Para comprender con mayor profundidad este misterio, es necesario mirar hacia atrás por un momento, a la jornada de Abraham y cuando éste recibió su promesa. En el momento en que recibió en su casa a esas tres figuras misteriosas (cf. Gén 18:1-15), y le ofreció a ellos la adoración debida a Dios: tres vidit et unum adoravit. Ese encuentro misterioso presagia la Anunciación, cuando María es poderosamente atraída en comunión con el Padre, el Hijo y el Espíritu Santo. A través del fiat que María pronunció en Nazaret, la Encarnación se convirtió en la consumación maravillosa del encuentro de Abraham con Dios. De tal forma que, siguiendo en los pasos de Abraham, hemos venido a Nazaret a cantar las glorias de la mujer "a través de quien la luz se alzó sobre la tierra" (Himno Ave Regina Caelorum).”[5]
6. Jerusalén: Santo Sepulcro
La etapa final de la peregrinación del Santo Padre a Tierra Santa, el punto culminante de su visita y de sus anhelos, ha sido la peregrinación al Santo Sepulcro. Allí, reafirmando nuestra fe en la victoria de Cristo, muerto por nuestros pecados y resucitado para nuestra justificación, el Papa enseñó que la resurrección de Cristo es el sello definitivo de las distintas alianzas de Dios con su pueblo.
“La tumba está vacía.
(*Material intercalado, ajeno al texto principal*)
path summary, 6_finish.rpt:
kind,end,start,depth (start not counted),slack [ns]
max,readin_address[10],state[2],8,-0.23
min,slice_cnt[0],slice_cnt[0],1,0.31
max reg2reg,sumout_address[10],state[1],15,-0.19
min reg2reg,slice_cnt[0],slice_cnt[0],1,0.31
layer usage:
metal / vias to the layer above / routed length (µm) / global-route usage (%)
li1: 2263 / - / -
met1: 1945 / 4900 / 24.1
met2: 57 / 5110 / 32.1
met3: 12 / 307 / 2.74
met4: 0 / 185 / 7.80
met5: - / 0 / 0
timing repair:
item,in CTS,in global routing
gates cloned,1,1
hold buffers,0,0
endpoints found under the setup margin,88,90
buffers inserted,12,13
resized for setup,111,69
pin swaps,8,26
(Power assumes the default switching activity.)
===== src/rtl/rgb_hsv_pkg.sv =====
// rtl/rgb_hsv_pkg.sv - shared constants and types for the RGB to HSV pipeline
package rgb_hsv_pkg;

  // Hue sector starts on the 0..255 hue circle; the sector span equals HUE_SECTOR_G.
  localparam int HUE_SECTOR_R = 0;
  localparam int HUE_SECTOR_G = 85;
  localparam int HUE_SECTOR_B = 170;
  localparam int HUE_FULL     = 255;

  // Input sample to output, counted in enabled clock cycles.
  localparam int LATENCY      = 12;

  // One quotient bit per divider stage; both quotients fit in 8 bits.
  localparam int DIV_STAGES   = 8;

  typedef enum logic [1:0] {
    SECTOR_R,
    SECTOR_G,
    SECTOR_B
  } hue_sector_e;

  typedef struct packed {
    logic de;
    logic hsync;
    logic vsync;
  } sync_t;

  // Values that ride alongside the dividers to the output stage.
  typedef struct packed {
    logic [7:0] v;
    logic       h_zero;
    logic       s_zero;
  } side_t;

  function automatic logic [7:0] sector_offset(input hue_sector_e sector);
    case (sector)
      SECTOR_G: return 8'(HUE_SECTOR_G);
      SECTOR_B: return 8'(HUE_SECTOR_B);
      default:  return 8'(HUE_SECTOR_R);
    endcase
  endfunction

endpackage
Es un testigo silencioso del acontecimiento central en la historia de la humanidad: la Resurrección de Nuestro Señor Jesucristo. Por casi dos mil años, la tumba vacía ha sido testigo de la victoria de la Vida sobre la muerte. Junto a los Apóstoles y a los evangelistas, y junto a la Iglesia en todo tiempo y lugar, nosotros también hemos sido testigos y proclamamos: "¡El Señor ha resucitado!" Resucitado de entre los muertos, Él ya no muere más; la muerte no tiene ya dominio sobre Él (cf. Rom 6:9).
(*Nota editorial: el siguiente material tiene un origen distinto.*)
<file path="config.mk">
export PLATFORM = sky130hd
export DESIGN_NAME = correlator_sample_sequencer
export DESIGN_NICKNAME = d
export VERILOG_FILES = /design/src/rtl/correlator_sample_sequencer_pkg.sv /design/src/rtl/correlator_sample_sequencer_lfsr16_galois.sv /design/src/rtl/correlator_sample_sequencer.sv
export SDC_FILE = /design/constraint.sdc
export NUM_CORES = 1
export LEC_CHECK = 0
export CORE_UTILIZATION = 30
export DETAILED_ROUTE_END_ITERATION = 8
export PLACE_DENSITY = 0.45
export SYNTH_ARGS = -nofsm -noshare
export SYNTH_HDL_FRONTEND = slang
export SYNTH_SLANG_ARGS = --single-unit
export TNS_END_PERCENT = 50
</file>
<file path="constraint.sdc">
create_clock -name i_clk -period 5.45 [get_ports i_clk]
set_input_delay 1.09 -clock i_clk [delete_from_list [all_inputs] [get_ports i_clk]]
set_output_delay 1.09 -clock i_clk [all_outputs]
set_load 0.005 [all_outputs]
</file>
<file path="src/rtl/correlator_sample_sequencer_pkg.sv">
// Shared state encoding, counter widths and LFSR taps for the correlator sample sequencer.
package correlatorSeqPkg;

  typedef enum logic [1:0] {
    IDLE     = 2'b00,
    SAMPLING = 2'b01,
    DONE     = 2'b10
  } seq_state_t;

  localparam int DEFAULT_MAX_WINDOW_LENGTH_EXP = 16;
  localparam int DEFAULT_MAX_SAMPLE_PERIOD_EXP = 15;
  localparam int DEFAULT_MAX_SAMPLE_JITTER_EXP = 8;

  // Counters are sized for the largest supported exponents; instances may lower the maxima but not raise them.
  localparam int SAMPLE_CNT_W   = DEFAULT_MAX_WINDOW_LENGTH_EXP + 1;
  localparam int INTERVAL_CNT_W = DEFAULT_MAX_SAMPLE_PERIOD_EXP + 1;

  // x^16 + x^14 + x^13 + x^11 + 1 in right-shifting Galois form
  localparam logic [15:0] LFSR_TAPS = 16'hB400;

endpackage

</file>
<file path="src/rtl/correlator_sample_sequencer_lfsr16_galois.sv">
// Jitter source: 16-bit Galois LFSR that advances only when a new sample interval is loaded.
module lfsr16_galois
  import correlatorSeqPkg::*;
#(
  parameter logic [15:0] SEED = 16'hACE1
) (
  input  logic        i_clk,
  input  logic        i_rst,
  input  logic        i_cg,
  input  logic        i_step,
  output logic [15:0] o_value
);

  always_ff @(posedge i_clk) begin
    if (i_rst) begin
      o_value <= SEED;
    end else if (i_cg && i_step) begin
      o_value <= (o_value >> 1) ^ (o_value[0] ? LFSR_TAPS : 16'h0000);
    end
  end

endmodule

</file>
<file path="src/rtl/correlator_sample_sequencer.sv">
// Sample strobe generator with jittered power-of-two spacing, framed into windows
// that are handed to the packetiser over a valid/ready handshake.
module correlator_sample_sequencer
  import correlatorSeqPkg::*;
#(
  parameter int          MAX_WINDOW_LENGTH_EXP = DEFAULT_MAX_WINDOW_LENGTH_EXP,
  parameter int          MAX_SAMPLE_PERIOD_EXP = DEFAULT_MAX_SAMPLE_PERIOD_EXP,
  parameter int          MAX_SAMPLE_JITTER_EXP = DEFAULT_MAX_SAMPLE_JITTER_EXP,
  parameter logic [15:0] LFSR_SEED             = 16'hACE1
) (
  input  logic                                     i_clk,
  input  logic                                     i_rst,
  input  logic                                     i_cg,
  input  logic                                     i_enable,
  input  logic [$clog2(MAX_WINDOW_LENGTH_EXP+1)-1:0] i_windowLengthExp,
  input  logic [$clog2(MAX_SAMPLE_PERIOD_EXP+1)-1:0] i_samplePeriodExp,
  input  logic [$clog2(MAX_SAMPLE_JITTER_EXP+1)-1:0] i_sampleJitterExp,
  output logic                                     o_sampleStrobe,
  output logic                                     o_windowStart,
  output logic                                     o_windowValid,
  input  logic                                     i_windowReady,
  output logic [7:0]                               o_windowSeq,
  output logic                                     o_busy
);

  localparam int W_EXP_W = $clog2(MAX_WINDOW_LENGTH_EXP + 1);
  localparam int P_EXP_W = $clog2(MAX_SAMPLE_PERIOD_EXP + 1);
  localparam int J_EXP_W = $clog2(MAX_SAMPLE_JITTER_EXP + 1);

  seq_state_t state, state_next;

  logic [W_EXP_W-1:0]        w_clamp;
  logic [P_EXP_W-1:0]        p_clamp, cfg_p, load_p;
  logic [J_EXP_W-1:0]        j_clamp, cfg_j, load_j;
  logic [SAMPLE_CNT_W-1:0]   sample_cnt, sample_load;
  logic [INTERVAL_CNT_W-1:0] interval_cnt, interval_load;
  logic [15:0]               lfsr_value;

  logic strobe_next, start_next;
  logic load_window, load_interval, dec_interval, dec_sample, transfer;

  always_comb begin
    w_clamp = i_windowLengthExp;
    if (int'(i_windowLengthExp) > MAX_WINDOW_LENGTH_EXP) w_clamp = W_EXP_W'(MAX_WINDOW_LENGTH_EXP);
    p_clamp = i_samplePeriodExp;
    if (int'(i_samplePeriodExp) > MAX_SAMPLE_PERIOD_EXP) p_clamp = P_EXP_W'(MAX_SAMPLE_PERIOD_EXP);
    j_clamp = i_sampleJitterExp;
    if (int'(i_sampleJitterExp) > MAX_SAMPLE_JITTER_EXP) j_clamp = J_EXP_W'(MAX_SAMPLE_JITTER_EXP);
    if (int'(j_clamp) > int'(p_clamp)) j_clamp = J_EXP_W'(p_clamp);
  end

  // The first interval of a window uses the freshly clamped inputs; later ones use the latched copy.
  assign load_p = load_window ? p_clamp : cfg_p;
  assign load_j = load_window ? j_clamp : cfg_j;

  assign interval_load = INTERVAL_CNT_W'((32'd1 << load_p)
                         + (32'(lfsr_value) & ((32'd1 << load_j) - 32'd1)) - 32'd1);
  assign sample_load   = SAMPLE_CNT_W'((32'd1 << w_clamp) - 32'd1);

  lfsr16_galois #(
    .SEED (LFSR_SEED)
  ) u_lfsr (
    .i_clk   (i_clk),
    .i_rst   (i_rst),
    .i_cg    (i_cg),
    .i_step  (load_interval),
    .o_value (lfsr_value)
  );

  always_ff @(posedge i_clk) begin
    if (i_rst) begin
      state <= IDLE;
    end else if (i_cg) begin
      state <= state_next;
    end
  end

  always_comb begin
    state_next    = state;
    strobe_next   = 1'b0;
    start_next    = 1'b0;
    load_window   = 1'b0;
    load_interval = 1'b0;
    dec_interval  = 1'b0;
    dec_sample    = 1'b0;
    transfer      = 1'b0;
    case (state)
      IDLE: begin
        if (i_enable) begin
          state_next    = SAMPLING;
          strobe_next   = 1'b1;
          start_next    = 1'b1;
          load_window   = 1'b1;
          load_interval = 1'b1;
        end
      end
      SAMPLING: begin
        if (!i_enable) begin
          state_next = IDLE;
        end else if (interval_cnt != '0) begin
          dec_interval = 1'b1;
        end else if (sample_cnt != '0) begin
          strobe_next   = 1'b1;
          dec_sample    = 1'b1;
          load_interval = 1'b1;
        end else begin
          state_next = DONE;
        end
      end
      DONE: begin
        transfer = o_windowValid && i_windowReady;
        if (transfer) begin
          if (i_enable) begin
            state_next    = SAMPLING;
            strobe_next   = 1'b1;
            start_next    = 1'b1;
            load_window   = 1'b1;
            load_interval = 1'b1;
          end else begin
            state_next = IDLE;
          end
        end
      end
      default: state_next = IDLE;
    endcase
  end

  // With the clock gate low every register holds except the one-cycle pulses, which drop.
  always_ff @(posedge i_clk) begin
    if (i_rst) begin
      o_sampleStrobe <= 1'b0;
      o_windowStart  <= 1'b0;
      o_windowValid  <= 1'b0;
      o_busy         <= 1'b0;
      o_windowSeq    <= 8'd0;
      sample_cnt     <= '0;
      interval_cnt   <= '0;
      cfg_p          <= '0;
      cfg_j          <= '0;
    end else if (!i_cg) begin
      o_sampleStrobe <= 1'b0;
      o_windowStart  <= 1'b0;
    end else begin
      o_sampleStrobe <= strobe_next;
      o_windowStart  <= start_next;
      o_windowValid  <= (state_next == DONE);
      o_busy         <= (state_next != IDLE);
      if (load_window) begin
        cfg_p      <= p_clamp;
        cfg_j      <= j_clamp;
        sample_cnt <= sample_load;
      end else if (dec_sample) begin
        sample_cnt <= sample_cnt - SAMPLE_CNT_W'(1);
      end
      if (load_interval) begin
        interval_cnt <= interval_load;
      end else if (dec_interval) begin
        interval_cnt <= interval_cnt - INTERVAL_CNT_W'(1);
      end
      if (transfer) begin
        o_windowSeq <= o_windowSeq + 8'd1;
      end
    end
  end

endmodule

</file>
==> reports/results.env <==
RUN_STATUS='finished, final reports clean'
PERIOD_NEEDED_NS=5.20
REPORT.FINAL.SLEW_VIOL_COUNT=0
END_OF_THE_WORST_HOLD_PATH='u_lfsr.o_value[14]'
YS_WARN_COUNT=0
HOLDPATHSTAGES=2
RSZ0062_AT_GRT='no'
FINALSETUPVIOLCOUNT=0
POWER_FRAC_SEQ_PCT=26.3
CELL_AREA_AFTER_PLACEMENT_SQ_MM=0.00673
WORST_HOLD_STARTPOINT='u_lfsr.o_value[15]'
CRITICAL_PATH.STARTPOINT_TYPE='primary input'
NUM-NETS-FINAL=917
INSERTION_DELAY_NS=0.35
TRITONCTS='done'
DIEAREA_SQ_MM=0.0194
WORST_SLEW_MARGIN_REL_PCT=30.7
DRCVIOLATIONCOUNT=0
SYN-MEAN-INSTANCE-AREA_SQ_UM=7.31
HOLD_WS_NS=0.461
LEAKAGE_nW=2.96
DIE_WIDTH_MICRONS=139
FINAL.FILL_COUNT=1885
FINAL_INSTANCE_AREA_SQ_MM=0.00747
CLOCKROOTBUFFER='clkbuf_16'
MAX_CAP_VIOL=0
MOST_FREQUENT_STANDARD_CELL_IN_THE_LAYOUT_EXCLUDING_FILL_AND_TAP_CELLS='nand2_1'
CRIT_TYPE='in2reg'
FIN_TOTAL_PWR_mW=2.35
FINAL_CORE_UTIL_PCT=41.0
GLOBALPLACE.CONGESTION=0.826
HOLDCRITPATHCLASS='reg2reg'
SETUP_TNS_NS=0
CLOCK_NETWORK_FRACTION_OF_DESIGN_POWER_PCT=28.1
DESIGN.CORE.AREA_SQ_MM=0.0182
CRITPATHCAPTURETYPE='flop'
DETAILEDPLACEMENTHPWL_MICRONS=12500
REG2REGPATHDEPTH=19
DPL_WORST_SLACK_NS=-0.663
PORT-BUFFER-COUNT=29
ANTENNA_VIOL_NETS_FINAL=0
N_ANTENNA_CELL=0
NUM_IO_PINS=30
POSTROUTEWIRELENGTH_MICRONS=17400
PLACEDCELLCOUNT=1065
GRT_MAX_DEGREE=47
CTS-ROOT-TO-SINK-BUFFERS=2
ROUTED_VIA_COUNT_DIVIDED_BY_CELL_COUNT=5.42
SYNTHESIS.INSTANCES=772
WORST_EP_REQUIRED_TIME_NS=5.69
TIGHTESTPINTRANSITION_NS=1.02
SYNTH-EDFF-COUNT=0
MOSTFREQUENTLAYOUTCELLS='122 x nand2_1, 88 x buf_4, 71 x dfxtp_1, 50 x nor2_1, 49 x a21oi_1'
POWER_REPORT.INTERNAL_TOTAL_mW=1.49
R2R_SLACK_NS=1.31
SYNTH.YOSYS.SEQ_AREA_SHARE_PCT=25.2
NUMCTSBUFFERS=9
PEAKVDDDROP_uV=181
CTS-HTREE-LEVELS=3
POWER.SHARE.SWITCHING_PCT=36.8
LEADING_REGISTER_CELL_TYPE_OUT_OF_SYNTHESIS='dfxtp_1'
MAX_FREQ_MHz=192
SETUP_SLACK_NS=0.247
LAYOUT_WORST_PATH_CYCLE_SHARE_PCT=95.5
CP_DATA_ARRIVAL_TIME_NS=5.44
CTS_STAGE_HOLD_BUFFER_COUNT=0
STD_CELL_ROWS=49
POWER_DENSITY_mW_PER_MM2=315
DRT_FIRST_PASS_ITERS=5
POWER_FRAC_COMB_PCT=45.6
GRT_FIRST_PASS_WIRELENGTH_MICRONS=28500
CLK_TRANSITION_REPORTED_PATHS_NS=0.06
DRIVE_ABOVE_1_SHARE_PCT=21.7
FINALNONFILLERCELLS=1095
FLOORPLAN.DIE.HEIGHT_MICRONS=139
SYN2LAYOUT_AREA_GROWTH_PCT=32.3
SYNTHESIZED_AREA_SQ_MM=0.00565
DISTINCT_CELLS_SYNTH=76
AREA.SEQUENTIAL_SQ_MM=0.00142
NET-SWITCHING-POWER_uW=865
GRT-OVFL-TOTAL=0
CLOCK_SINK_COUNT=71
CRIT-REG2REG-CAPTURE='interval_cnt[15]'
WORSTREG2REGSTART='state[1]'
DRT-WIRELENGTH-PER-CELL_MICRONS=15.9
VIAS=5939
SYNTH.FF_LATCH_COUNT=71
DRT_ITER0_MARKERS=351
GRT.TOTAL_USAGE_PCT=18.3
SYN-NUM-NETS=828
FIN_WORST_SKEW_NS=0.00732
MULTI_INPUT_AREA_SQ_MM=0.00426
SYNTH_ASYNC_SR_FLOP_SHARE_PCT=0
HOLD_VIOL_FINAL=0
INITIAL_CORE_UTIL_PCT=31.0
WORST-PATH-MAX-FANOUT=6
NUMBER_OF_GLOBAL_ROUTE_VIAS_BEFORE_REPAIR=5762
GRT_ANTENNA_BEFORE_REPAIR=0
"Yo soy Yahvé, tu Dios, que te ha sacado de Egipto, de la casa de la servidumbre" (Ex 20:2). La Liturgia cuaresmal de hoy nos recuerda la Alianza que hizo Dios con Su pueblo en el Monte Sinaí, cuando Dios entregó a Moisés los Mandamientos de la Ley. El Sinaí representa la segunda etapa en esa gran peregrinación de fe que comenzó cuando Dios dijo a Abraham: "Salte de tu tierra, de la casa de tu padre, para la tierra que yo te indicaré" (Gén 12:1). La Ley y la Alianza son el sello de la promesa hecha a Abraham […] La Resurrección de Jesús es el sello definitivo de todas las promesas de Dios, el lugar del nacimiento de una nueva y encumbrada humanidad, la promesa de una historia marcada con regalos Mesiánicos de paz y gozo espiritual. Al comienzo del nuevo milenio, los cristianos pueden y deben mirar el futuro con una confianza firme en el glorioso poder del Resucitado, quien hace nuevas todas las cosas (cf. Rev 21:5). Es Él quien libera a la creación de su esclavitud a la vanidad (cf. Rom 8:20). Por su Resurrección, abre al camino al descanso del Gran Sábado, el Octavo Día, cuando la peregrinación de la humanidad llegue a su fin y la voluntad de Dios sea en todo (1 Cor 15:28).”[6] [1] Homilía en Belén, 22/03/2000, 3-4. [2] Homilía en el Cenáculo, 23/03/2000, 1-3. [3] Homilía en el Monte de las Bienaventuranzas, 24/03/2000, 2.4. [4] Discurso en el mausoleo de Yad vashem, 23/03/2000, 1-2.4 [5] Homilía en Nazareth, 25/03/2000, 2, 3-5. [6] Homilía en la Basílica del Santo Sepulcro, 26/03/2000, 1.4.